▶ [ACTIVITY]: Only the lines from the one containing "Assumes an APB" through the one containing "prdata_nxt = prdata_r;" should be printed, exactly as they appear below, with both ends included.

(RECORD EXTRACTS begins)

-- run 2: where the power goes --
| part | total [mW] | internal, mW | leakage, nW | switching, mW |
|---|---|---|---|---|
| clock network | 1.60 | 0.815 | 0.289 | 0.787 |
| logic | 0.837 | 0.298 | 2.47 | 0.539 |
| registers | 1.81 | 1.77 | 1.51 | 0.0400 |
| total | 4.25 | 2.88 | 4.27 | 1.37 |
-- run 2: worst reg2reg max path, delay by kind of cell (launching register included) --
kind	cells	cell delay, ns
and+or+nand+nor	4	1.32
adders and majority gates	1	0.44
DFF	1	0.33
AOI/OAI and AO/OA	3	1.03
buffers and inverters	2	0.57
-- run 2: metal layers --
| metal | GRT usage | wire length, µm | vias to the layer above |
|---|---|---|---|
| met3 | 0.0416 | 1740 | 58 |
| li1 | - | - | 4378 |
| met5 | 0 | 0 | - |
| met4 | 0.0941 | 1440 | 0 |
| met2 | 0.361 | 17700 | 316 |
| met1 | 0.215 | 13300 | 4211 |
===== config.mk =====
export PLATFORM = sky130hd
export DESIGN_NAME = irqr_status_bank
export DESIGN_NICKNAME = d
export VERILOG_FILES = /design/src/shared/irqr_pkg.sv /design/src/irqr_apb_slave.sv /design/src/irqr_status_bank.sv
export VERILOG_INCLUDE_DIRS = /design/src /design/src/shared
export SDC_FILE = /design/constraint.sdc
export NUM_CORES = 1
export LEC_CHECK = 0
export ABC_CLOCK_PERIOD_IN_PS = 1900
export BUFFER_PORTS_ARGS = -buffer_cell sky130_fd_sc_hd__buf_2
export CORE_MARGIN = 2
export CORE_UTILIZATION = 41
export DETAILED_ROUTE_END_ITERATION = 8
export HOLD_SLACK_MARGIN = 0.02
export PLACE_DENSITY_LB_ADDON = 0.3
export SLEW_MARGIN = 0
export SYNTH_ARGS = -nofsm -noshare
export SYNTH_HDL_FRONTEND = slang
export SYNTH_SLANG_ARGS = --single-unit

===== constraint.sdc =====
create_clock -name clk -period 1.9 [get_ports clk]
set_clock_uncertainty 0.1 [all_clocks]
set_input_delay 0.38 -clock clk [delete_from_list [all_inputs] [get_ports clk]]
set_output_delay 0.38 -clock clk [all_outputs]
set_load 0.01 [all_outputs]

===== src/shared/irqr_map.svh =====
/*
  Register indices, field layouts and reset values of the raw status bank.
  Assumes it is included by its bare name; holds definitions only.
*/
`ifndef IRQR_MAP_SVH
`define IRQR_MAP_SVH

// ----------------------------------------------------------------------------
// Register indices (byte address is four times the index).
// ----------------------------------------------------------------------------
`define IRQR_IDX_SHORT 14'h188b
`define IRQR_IDX_ON_DONE 14'h188c
`define IRQR_IDX_OFF_DONE 14'h188d
`define IRQR_IDX_PIN_LEVEL 14'h1890
`define IRQR_IDX_EV_NONEMPTY 14'h1895
`define IRQR_IDX_EV_FULL 14'h1896
`define IRQR_IDX_EV_WMARK 14'h1897
`define IRQR_IDX_DMA_DONE 14'h1898
`define IRQR_IDX_DSP_ACT 14'h189d
`define IRQR_IDX_WMARK_CFG 14'h18c0

// ----------------------------------------------------------------------------
// Field positions and widths.
// ----------------------------------------------------------------------------
`define IRQR_SHORT_LOW_LSB 0
`define IRQR_SHORT_LOW_MSB 5
`define IRQR_SHORT_OUT4L_BIT 8
`define IRQR_SHORT_OUT4R_BIT 9
`define IRQR_SEQ_CHANNELS 6
`define IRQR_FLAG_BIT 0
`define IRQR_ADDR_LSB 2

// ----------------------------------------------------------------------------
// Reset values and sizes.
// ----------------------------------------------------------------------------
`define IRQR_STATUS_RST 16'h0000
`define IRQR_WMARK_RST 5'h08
`define IRQR_EVLOG_DEPTH 5'h10

`endif


===== src/shared/irqr_pkg.sv =====
/*
  Types shared by the raw status bank and its bus slave.
  Assumes nothing beyond a SystemVerilog compiler.
*/
package irqr_pkg;

  // --------------------------------------------------------------------------
  // Sequence tracking state of one output channel.
  // --------------------------------------------------------------------------
  typedef enum logic [1:0] {
    SEQ_UNKNOWN,
    SEQ_RUN,
    SEQ_DONE
  } irqr_seq_e;

  // --------------------------------------------------------------------------
  // Conditions driven by the source units.
  // --------------------------------------------------------------------------
  typedef struct packed {
    logic [7:0] shortDetect;
    logic [5:0] onSeqBusy;
    logic [5:0] offSeqBusy;
    logic [15:0] pinLevel;
    logic [15:0] pinIsGpioIn;
    logic [4:0] evlogLevel;
    logic [7:0] wdmaEnable;
    logic [7:0] wdmaFilled;
    logic [7:0] rdmaEnable;
    logic [7:0] rdmaEmptied;
    logic dspBusy;
  } irqr_src_s;

  // --------------------------------------------------------------------------
  // Register access from the bus slave and its answer.
  // --------------------------------------------------------------------------
  typedef struct packed {
    logic rd;
    logic wr;
    logic [13:0] index;
    logic [31:0] wdata;
  } irqr_bus_s;

  typedef struct packed {
    logic hit;
    logic [31:0] rdata;
  } irqr_ans_s;

endpackage


===== src/irqr_apb_slave.sv =====
/*
  APB slave front end of the raw status bank.
  Assumes an APB master on clk and a register file that answers combinationally.
*/
`timescale 1ns/10ps
`include "irqr_map.svh"

module irqr_apb_slave (
  input wire logic clk,
  input wire logic rst_n,
  input wire logic psel,
  input wire logic penable,
  input wire logic pwrite,
  input wire logic [15:0] paddr,
  input wire logic [31:0] pwdata,
  output logic [31:0] prdata,
  output logic pready,
  output logic pslverr,
  output irqr_pkg::irqr_bus_s busReq,
  input wire irqr_pkg::irqr_ans_s busAns
);
  import irqr_pkg::*;

  logic aligned;
  logic setupPhase;
  logic [31:0] prdata_r;
  logic [31:0] prdata_nxt;
  logic pslverr_r;
  logic pslverr_nxt;

  // --------------------------------------------------------------------------
  // Request decode.
  // --------------------------------------------------------------------------
  assign aligned = (paddr[1:0] == 2'h0);
  assign setupPhase = psel & ~penable;
  assign pready = psel & penable;

  always_comb begin
    busReq.index = paddr[15:`IRQR_ADDR_LSB];
    busReq.wdata = pwdata;
    busReq.rd = setupPhase & ~pwrite & aligned;
    busReq.wr = psel & penable & pwrite & aligned;
  end

  // --------------------------------------------------------------------------
  // Answer captured in the setup cycle, shown in the access cycle.
  // --------------------------------------------------------------------------
  always_comb begin
    prdata_nxt = prdata_r;
    pslverr_nxt = pslverr_r;
    if (setupPhase) begin
      prdata_nxt = (busReq.rd & busAns.hit) ? busAns.rdata : 32'h0;
      pslverr_nxt = ~(aligned & busAns.hit);
    end
  end

  always_ff @(posedge clk) begin
    if (!rst_n) begin
      prdata_r <= 32'h0;
      pslverr_r <= 1'b0;
    end else begin
      prdata_r <= prdata_nxt;
      pslverr_r <= pslverr_nxt;
    end
  end

  assign prdata = prdata_r;
  assign pslverr = pslverr_r & pready;

endmodule
--- src/rtl/status_pkg.sv ---
// constants, commands and carrier types of the status event aggregator
package status_pkg;
  // bit positions of the standard event register
  localparam int POWER_ON_BIT   = 7;
  localparam int CMD_ERR_BIT    = 5;
  localparam int EXEC_ERR_BIT   = 4;
  localparam int QUERY_ERR_BIT  = 2;
  localparam int OP_DONE_BIT    = 0;
  // bit positions of the status byte
  localparam int OP_SUM_BIT     = 7;
  localparam int MASTER_SUM_BIT = 6;
  localparam int STD_SUM_BIT    = 5;
  localparam int MSG_AVAIL_BIT  = 4;
  // writable and readable bits per register
  localparam logic [7:0] STD_USED_MASK = 8'hB5;
  localparam logic [7:0] OP_USED_MASK  = 8'hFF;
  localparam logic [7:0] SRQ_USED_MASK = 8'hB0;
  localparam logic [7:0] REG_RESET     = 8'h00;
  // decimal weights of the response digits
  localparam int DEC_HUNDRED = 100;
  localparam int DEC_TEN     = 10;

  // commands decoded upstream by the parser
  typedef enum logic [3:0] {
    std_mask_write, std_mask_query, std_flags_read_clear,
    op_enable_write_cmd, op_mask_query, op_event_read_clear_query,
    op_condition_query, srq_mask_write, srq_mask_query,
    status_byte_query, clear_status, op_done_arm, serial_poll
  } cmd_code_t;

  // one command with its decimal parameter already in binary
  typedef struct packed {
    cmd_code_t  code;
    logic [7:0] value;
  } cmd_t;

  // live operation state, bit 7 down to bit 0
  typedef struct packed {
    logic processor_link_error;
    logic trim_data_fault;
    logic autotuner_idle;
    logic fresh_reading;
    logic loop1_slope_done;
    logic loop2_slope_done;
    logic input_overrange;
    logic input_alarm;
  } op_cond_t;

  // decimal digits of a response
  typedef struct packed {
    logic [3:0] hundreds;
    logic [3:0] tens;
    logic [3:0] ones;
  } dec_t;
endpackage
**src/rtl/rxu_consts.svh**
```systemverilog
// constants of the receive burst interface: offsets, fields, counts
// assumes nothing; included by the package and by the design modules
`ifndef RXU_CONSTS_SVH
`define RXU_CONSTS_SVH

// ----------------------------------------------------------------
// data bus geometry
// ----------------------------------------------------------------
`define RXU_WORDS          8
`define RXU_WORD_BITS      64
`define RXU_WORD_BYTES     8
`define RXU_CHAN_BITS      8
`define RXU_CNT_FULL       4'h8
`define RXU_CNT_IDLE       4'h0
`define RXU_EOP_NONE       4'h0
`define RXU_NV_LOW_UNUSED  4'h0

// ----------------------------------------------------------------
// reset and bring-up
// ----------------------------------------------------------------
`define RXU_SEQ_CYCLES     8'h20
`define RXU_SEQ_ONE        8'h01

// ----------------------------------------------------------------
// register map, byte offsets and fields
// ----------------------------------------------------------------
`define RXU_ADR_CTRL       5'h00
`define RXU_ADR_STATUS     5'h04
`define RXU_ADR_BEATS      5'h08
`define RXU_ADR_PKTS       5'h0C
`define RXU_ADR_ERRS       5'h10
`define RXU_CTRL_EN        0
`define RXU_CTRL_CLR       1
`define RXU_ST_READY       0
`define RXU_ST_TXAL        1
`define RXU_ST_WORD        2
`define RXU_ST_FRAME       3
`define RXU_ST_RXAL        4
`define RXU_ST_FULL        5
`define RXU_ST_EMPTY       6
`define RXU_ST_BADCNT      8
`define RXU_CNT_ONE        32'h0000_0001

`endif

```
**src/rtl/rxu_pkg.sv**
```systemverilog
// types shared by the receive burst interface modules
// assumes rxu_consts.svh is on the include path
`include "rxu_consts.svh"

package rxu_pkg;

	// ------------------------------------------------------------
	// beat arriving from the deframer, words packed from word 0 up
	// ------------------------------------------------------------
	typedef struct packed {
		logic                                   sop;
		logic                                   eob;
		logic                                   eop;
		logic [`RXU_CHAN_BITS-1:0]              chan;
		logic [3:0]                             count;
		logic [2:0]                             last_bytes;
		logic [`RXU_WORDS*`RXU_WORD_BITS-1:0]   data;
	} rxu_in_t;

	// ------------------------------------------------------------
	// beat as delivered to the application
	// ------------------------------------------------------------
	typedef struct packed {
		logic [1:0]                             sop;
		logic [1:0]                             sob;
		logic                                   eob;
		logic [`RXU_CHAN_BITS-1:0]              chan;
		logic [7:0]                             num_valid;
		logic [3:0]                             eopbits;
		logic [`RXU_WORDS*`RXU_WORD_BITS-1:0]   data;
	} rxu_beat_t;

	// bring-up states
	typedef enum logic [1:0] {
		ST_RESET = 2'b00,
		ST_SEQ   = 2'b01,
		ST_LINK  = 2'b10,
		ST_UP    = 2'b11
	} rxu_state_t;

endpackage

```
**src/rtl/rxu_skid.sv**
```systemverilog
// two-entry buffer holding delivered beats
// assumes a synchronous active-high reset from the core's own sync
`timescale 1ns/1ps
`include "rxu_consts.svh"

module rxu_skid (
	input  wire logic              clk_i,
	input  wire logic              rst_i,
	input  wire logic              in_valid_i,
	output logic                   in_ready_o,
	input  wire rxu_pkg::rxu_beat_t in_beat_i,
	output logic                   out_valid_o,
	input  wire logic              out_ready_i,
	output rxu_pkg::rxu_beat_t     out_beat_o,
	output logic                   full_o,
	output logic                   empty_o
);

	rxu_pkg::rxu_beat_t skid;
	logic               skid_v;
	logic               push;
	logic               pop;

	// ------------------------------------------------------------
	// handshakes
	// ------------------------------------------------------------
	// second entry free means a word can always be caught
	assign in_ready_o = ~skid_v;
	assign push       = in_valid_i & in_ready_o;
	assign pop        = out_valid_o & out_ready_i;
	assign full_o     = skid_v;
	assign empty_o    = ~out_valid_o;

	// output entry; cleared when empty so idle shows all zeros
	always_ff @(posedge clk_i) begin
		if (rst_i) begin
			out_beat_o  <= '0;
			out_valid_o <= 1'b0;
		end else if (~out_valid_o | pop) begin
			if (skid_v) begin
				out_beat_o  <= skid;
				out_valid_o <= 1'b1;
			end else if (push) begin
				out_beat_o  <= in_beat_i;
				out_valid_o <= 1'b1;
			end else begin
				out_beat_o  <= '0;
				out_valid_o <= 1'b0;
			end
		end
	end

	// skid entry; filled only while output stalls
	always_ff @(posedge clk_i) begin
		if (rst_i) begin
			skid   <= '0;
			skid_v <= 1'b0;
		end else if (~out_valid_o | pop) begin
			skid   <= '0;
			skid_v <= 1'b0;
		end else if (push) begin
			skid   <= in_beat_i;
			skid_v <= 1'b1;
		end
	end

endmodule

```
**src/rtl/rxu_core.sv**
```systemverilog
// receive user burst interface with reset and link bring-up
// assumes deframed beats on the in_* group, a wishbone classic master,
// and lane lock indications from the receive lanes
//
// Our own choices: the Wishbone slave port and the register addresses.
`timescale 1ns/1ps
`include "rxu_consts.svh"

module rxu_core (
	input  wire logic                   clk_i,
	input  wire logic                   reset_n_i,
	// wishbone classic slave
	input  wire logic                   wb_cyc_i,
	input  wire logic                   wb_stb_i,
	input  wire logic                   wb_we_i,
	input  wire logic [4:0]             wb_adr_i,
	input  wire logic [3:0]             wb_sel_i,
	input  wire logic [31:0]            wb_dat_i,
	output logic [31:0]                 wb_dat_o,
	output logic                        wb_ack_o,
	// lane lock indications
	input  wire logic                   lane_word_lock_i,
	input  wire logic                   lane_frame_lock_i,
	input  wire logic                   lane_align_i,
	// link status
	output logic                        tx_lanes_aligned_o,
	output logic                        frame_locked_o,
	output logic                        word_locked_o,
	output logic                        rx_lanes_aligned_o,
	// deframed beats
	input  wire logic                   in_valid_i,
	output logic                        in_ready_o,
	input  wire rxu_pkg::rxu_in_t       in_beat_i,
	// application side
	input  wire logic                   rx_ready_i,
	output logic [1:0]                  rx_sop_o,
	output logic [1:0]                  rx_sob_o,
	output logic                        rx_eob_o,
	output logic [`RXU_CHAN_BITS-1:0]   rx_chan_o,
	output logic [7:0]                  rx_num_valid_o,
	output logic [3:0]                  rx_eopbits_o,
	output logic [`RXU_WORDS*`RXU_WORD_BITS-1:0] rx_dout_words_o
);

	// ------------------------------------------------------------
	// declarations
	// ------------------------------------------------------------
	logic [1:0]             rst_sync;
	logic                   rst;
	rxu_pkg::rxu_state_t    state;
	rxu_pkg::rxu_state_t    next_state;
	logic [7:0]             seq_cnt;
	logic                   seq_done;
	logic                   ctrl_en;
	logic                   bad_seen;
	logic [31:0]            beat_cnt;
	logic [31:0]            pkt_cnt;
	logic [31:0]            err_cnt;
	logic                   wb_req;
	logic                   wb_wr;
	logic                   clr_pulse;
	logic                   st_clr;
	logic                   path_on;
	logic                   take;
	logic                   cnt_bad;
	logic                   push;
	logic                   drop_bad;
	logic                   in_burst;
	logic                   buf_ready;
	logic                   buf_full;
	logic                   buf_empty;
	logic                   out_valid;
	logic [3:0]             cnt;
	logic [3:0]             bytes_n;
	logic [`RXU_WORDS*`RXU_WORD_BITS-1:0] packed_data;
	rxu_pkg::rxu_beat_t     beat;
	rxu_pkg::rxu_beat_t     out_beat;
	logic [31:0]            status_word;

	// ------------------------------------------------------------
	// reset
	// ------------------------------------------------------------
	// async assert, sync release
	always_ff @(posedge clk_i or negedge reset_n_i) begin
		if (!reset_n_i) begin
			rst_sync <= 2'b00;
		end else begin
			rst_sync <= {rst_sync[0], 1'b1};
		end
	end

	assign rst = ~rst_sync[1];

	// ------------------------------------------------------------
	// bring-up sequence
	// ------------------------------------------------------------
	// sequence counter runs only in ST_SEQ
	always_ff @(posedge clk_i) begin
		if (rst) begin
			seq_cnt <= `RXU_SEQ_CYCLES;
		end else if (state == rxu_pkg::ST_SEQ && seq_cnt != 8'h00) begin
			seq_cnt <= seq_cnt - `RXU_SEQ_ONE;
		end
	end

	assign seq_done = (seq_cnt == 8'h00);

	always_comb begin
		next_state = state;
		unique case (state)
			rxu_pkg::ST_RESET: begin
				next_state = rxu_pkg::ST_SEQ;
			end
			rxu_pkg::ST_SEQ: begin
				if (seq_done) begin
					next_state = rxu_pkg::ST_LINK;
				end
			end
			rxu_pkg::ST_LINK: begin
				if (lane_word_lock_i & lane_frame_lock_i & lane_align_i) begin
					next_state = rxu_pkg::ST_UP;
				end
			end
			rxu_pkg::ST_UP: begin
				if (~(lane_word_lock_i & lane_frame_lock_i & lane_align_i)) begin
					next_state = rxu_pkg::ST_LINK;
				end
			end
		endcase
	end

	// state register
	always_ff @(posedge clk_i) begin
		if (rst) begin
			state <= rxu_pkg::ST_RESET;
		end else begin
			state <= next_state;
		end
	end

	always_ff @(posedge clk_i) begin
		if (rst) begin
			tx_lanes_aligned_o <= 1'b0;
			word_locked_o      <= 1'b0;
			frame_locked_o     <= 1'b0;
			rx_lanes_aligned_o <= 1'b0;
		end else begin
			tx_lanes_aligned_o <= (next_state == rxu_pkg::ST_LINK) |
				(next_state == rxu_pkg::ST_UP);
			word_locked_o      <= (next_state == rxu_pkg::ST_LINK |
				next_state == rxu_pkg::ST_UP) & lane_word_lock_i;
			frame_locked_o     <= (next_state == rxu_pkg::ST_LINK |
				next_state == rxu_pkg::ST_UP) & lane_word_lock_i &
				lane_frame_lock_i;
			rx_lanes_aligned_o <= (next_state == rxu_pkg::ST_UP);
		end
	end

	// ------------------------------------------------------------
	// wishbone slave
	// ------------------------------------------------------------
	assign wb_req = wb_cyc_i & wb_stb_i & ~wb_ack_o;
	assign wb_wr  = wb_cyc_i & wb_stb_i & wb_ack_o & wb_we_i & wb_sel_i[0];

	// ack one cycle after the request, dropped the cycle after
	always_ff @(posedge clk_i) begin
		if (rst) begin
			wb_ack_o <= 1'b0;
		end else begin
			wb_ack_o <= wb_req;
		end
	end

	assign clr_pulse = wb_wr & (wb_adr_i == `RXU_ADR_CTRL) &
		wb_dat_i[`RXU_CTRL_CLR];
	assign st_clr    = wb_wr & (wb_adr_i == `RXU_ADR_STATUS) &
		wb_dat_i[`RXU_ST_BADCNT];

	// control register: delivery enable
	always_ff @(posedge clk_i) begin
		if (rst) begin
			ctrl_en <= 1'b1;
		end else if (wb_wr && wb_adr_i == `RXU_ADR_CTRL) begin
			ctrl_en <= wb_dat_i[`RXU_CTRL_EN];
		end
	end

	// sticky bad count flag; a new event wins over the clear
	always_ff @(posedge clk_i) begin
		if (rst) begin
			bad_seen <= 1'b0;
		end else if (drop_bad) begin
			bad_seen <= 1'b1;
		end else if (st_clr) begin
			bad_seen <= 1'b0;
		end
	end

	// ready bit tells software the sequence has finished
	always_comb begin
		status_word                  = 32'h0000_0000;
		status_word[`RXU_ST_READY]   = (state == rxu_pkg::ST_LINK) |
			(state == rxu_pkg::ST_UP);
		status_word[`RXU_ST_TXAL]    = tx_lanes_aligned_o;
		status_word[`RXU_ST_WORD]    = word_locked_o;
		status_word[`RXU_ST_FRAME]   = frame_locked_o;
		status_word[`RXU_ST_RXAL]    = rx_lanes_aligned_o;
		status_word[`RXU_ST_FULL]    = buf_full;
		status_word[`RXU_ST_EMPTY]   = buf_empty;
		status_word[`RXU_ST_BADCNT]  = bad_seen;
	end

	// read data, zero for unmapped offsets
	always_ff @(posedge clk_i) begin
		if (rst) begin
			wb_dat_o <= 32'h0000_0000;
		end else if (wb_req) begin
			unique case (wb_adr_i)
				`RXU_ADR_CTRL:   wb_dat_o <= {31'h0000_0000, ctrl_en};
				`RXU_ADR_STATUS: wb_dat_o <= status_word;
				`RXU_ADR_BEATS:  wb_dat_o <= beat_cnt;
				`RXU_ADR_PKTS:   wb_dat_o <= pkt_cnt;
				`RXU_ADR_ERRS:   wb_dat_o <= err_cnt;
				default:         wb_dat_o <= 32'h0000_0000;
			endcase
		end
	end

	// ------------------------------------------------------------
	// intake of deframed beats
	// ------------------------------------------------------------
	assign path_on  = ctrl_en & (state == rxu_pkg::ST_UP);
	// beats arriving while the path is off are taken and dropped
	assign in_ready_o = buf_ready | ~path_on;
	assign take     = in_valid_i & in_ready_o;
	assign cnt      = in_beat_i.count;
	assign cnt_bad  = (cnt > `RXU_CNT_FULL);
	// zero count is idle, never forwarded
	assign push     = take & path_on & ~cnt_bad & (cnt != `RXU_CNT_IDLE);
	assign drop_bad = take & path_on & cnt_bad;
	// a zero byte count means the whole last word
	assign bytes_n  = (in_beat_i.last_bytes == 3'b000) ? 4'h8 :
		{1'b0, in_beat_i.last_bytes};

	// ------------------------------------------------------------
	// word and byte placement
	// ------------------------------------------------------------
	genvar gi;
	generate
		for (gi = 0; gi < `RXU_WORDS*`RXU_WORD_BYTES; gi++) begin : g_byte
			localparam logic [3:0] SLOT = 4'(gi / `RXU_WORD_BYTES);
			localparam logic [3:0] BYTE = 4'(gi % `RXU_WORD_BYTES);
			localparam logic [3:0] SRC  = 4'(`RXU_WORDS - 1) - SLOT;
			localparam int         IDX  = (`RXU_WORDS - 1 - gi / 8) *
				`RXU_WORD_BITS + (gi % 8) * 8;
			logic keep;
			// trim low bytes of the final word
			assign keep = ~(in_beat_i.eop && SRC == cnt - 4'h1 &&
				BYTE < 4'h8 - bytes_n);
			// source word k lands in slot 7-k
			assign packed_data[gi*8 +: 8] = (SRC < cnt && keep) ?
				in_beat_i.data[IDX +: 8] : 8'h00;
		end
	endgenerate

	// ------------------------------------------------------------
	// burst tracking
	// ------------------------------------------------------------
	// open burst state; channel may change between bursts
	always_ff @(posedge clk_i) begin
		if (rst) begin
			in_burst <= 1'b0;
		end else if (push) begin
			in_burst <= ~(in_beat_i.eob | in_beat_i.eop);
		end
	end

	// assemble the delivered beat
	always_comb begin
		beat           = '0;
		beat.chan      = in_beat_i.chan;
		beat.data      = packed_data;
		// start of packet also starts a burst
		beat.sop[1]    = in_beat_i.sop;
		beat.sop[0]    = 1'b0;
		beat.sob[0]    = 1'b0;
		// start on first cycle of a burst
		beat.sob[1]    = ~in_burst | in_beat_i.sop;
		// eob may share the cycle with sob
		beat.eob       = in_beat_i.eob | in_beat_i.eop;
		// full bus reads as 1000 in the upper nibble
		beat.num_valid = {cnt, `RXU_NV_LOW_UNUSED};
		// top bit end, low bits byte count
		// continuation keeps the field at zero
		beat.eopbits   = in_beat_i.eop ?
			{1'b1, in_beat_i.last_bytes} : `RXU_EOP_NONE;
	end

	// ------------------------------------------------------------
	// counters
	// ------------------------------------------------------------
	// delivered beats
	always_ff @(posedge clk_i) begin
		if (rst | clr_pulse) begin
			beat_cnt <= 32'h0000_0000;
		end else if (push) begin
			beat_cnt <= beat_cnt + `RXU_CNT_ONE;
		end
	end

	// completed packets
	always_ff @(posedge clk_i) begin
		if (rst | clr_pulse) begin
			pkt_cnt <= 32'h0000_0000;
		end else if (push & in_beat_i.eop) begin
			pkt_cnt <= pkt_cnt + `RXU_CNT_ONE;
		end
	end

	// beats dropped for an out-of-range count
	always_ff @(posedge clk_i) begin
		if (rst | clr_pulse) begin
			err_cnt <= 32'h0000_0000;
		end else if (drop_bad) begin
			err_cnt <= err_cnt + `RXU_CNT_ONE;
		end
	end

	// ------------------------------------------------------------
	// output buffer
	// ------------------------------------------------------------
	// outputs from flops, zero while empty
	rxu_skid u_skid (
		.clk_i       (clk_i),
		.rst_i       (rst),
		.in_valid_i  (push),
		.in_ready_o  (buf_ready),
		.in_beat_i   (beat),
		.out_valid_o (out_valid),
		.out_ready_i (rx_ready_i),
		.out_beat_o  (out_beat),
		.full_o      (buf_full),
		.empty_o     (buf_empty)
	);

	// channel stays on the bus only with its beat
	assign rx_sop_o        = out_beat.sop;
	assign rx_sob_o        = out_beat.sob;
	assign rx_eob_o        = out_beat.eob;
	assign rx_chan_o       = out_beat.chan;
	assign rx_num_valid_o  = out_beat.num_valid;
	assign rx_eopbits_o    = out_beat.eopbits;
	assign rx_dout_words_o = out_beat.data;

endmodule

```
### config.mk
export PLATFORM = sky130hd
export DESIGN_NAME = e3_rx_overhead_serial_out
export DESIGN_NICKNAME = d
export VERILOG_FILES = /design/src/logic/e3_rx_overhead_serial_out.v /design/src/logic/oh_byte_fifo.v
export VERILOG_INCLUDE_DIRS = /design/src /design/src/logic
export SDC_FILE = /design/constraint.sdc
export NUM_CORES = 1
export LEC_CHECK = 0
export BUFFER_PORTS_ARGS = -buffer_cell sky130_fd_sc_hd__buf_2
export CAP_MARGIN = 20
export CORE_MARGIN = 2
export CORE_UTILIZATION = 49
export CTS_BUF_LIST = sky130_fd_sc_hd__clkbuf_2
export DETAILED_ROUTE_END_ITERATION = 16
export PLACE_DENSITY_LB_ADDON = 0.25
export SLEW_MARGIN = 25
export SYNTH_ARGS = -nofsm -noshare
export SYNTH_HDL_FRONTEND = slang
export SYNTH_HIERARCHICAL = 1
export SYNTH_SLANG_ARGS = --single-unit
### constraint.sdc
create_clock -name mclk -period 3.23 [get_ports mclk]
set_input_delay 0.646 -clock mclk [delete_from_list [all_inputs] [get_ports mclk]]
set_output_delay 0.646 -clock mclk [all_outputs]
set_load 0.02 [all_outputs]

(RECORD EXTRACTS ends)

▶ [RESPONSE BOX]:
  Assumes an APB master on clk and a register file that answers combinationally.
*/
`timescale 1ns/10ps
`include "irqr_map.svh"

module irqr_apb_slave (
  input wire logic clk,
  input wire logic rst_n,
  input wire logic psel,
  input wire logic penable,
  input wire logic pwrite,
  input wire logic [15:0] paddr,
  input wire logic [31:0] pwdata,
  output logic [31:0] prdata,
  output logic pready,
  output logic pslverr,
  output irqr_pkg::irqr_bus_s busReq,
  input wire irqr_pkg::irqr_ans_s busAns
);
  import irqr_pkg::*;

  logic aligned;
  logic setupPhase;
  logic [31:0] prdata_r;
  logic [31:0] prdata_nxt;
  logic pslverr_r;
  logic pslverr_nxt;

  // --------------------------------------------------------------------------
  // Request decode.
  // --------------------------------------------------------------------------
  assign aligned = (paddr[1:0] == 2'h0);
  assign setupPhase = psel & ~penable;
  assign pready = psel & penable;

  always_comb begin
    busReq.index = paddr[15:`IRQR_ADDR_LSB];
    busReq.wdata = pwdata;
    busReq.rd = setupPhase & ~pwrite & aligned;
    busReq.wr = psel & penable & pwrite & aligned;
  end

  // --------------------------------------------------------------------------
  // Answer captured in the setup cycle, shown in the access cycle.
  // --------------------------------------------------------------------------
  always_comb begin
    prdata_nxt = prdata_r;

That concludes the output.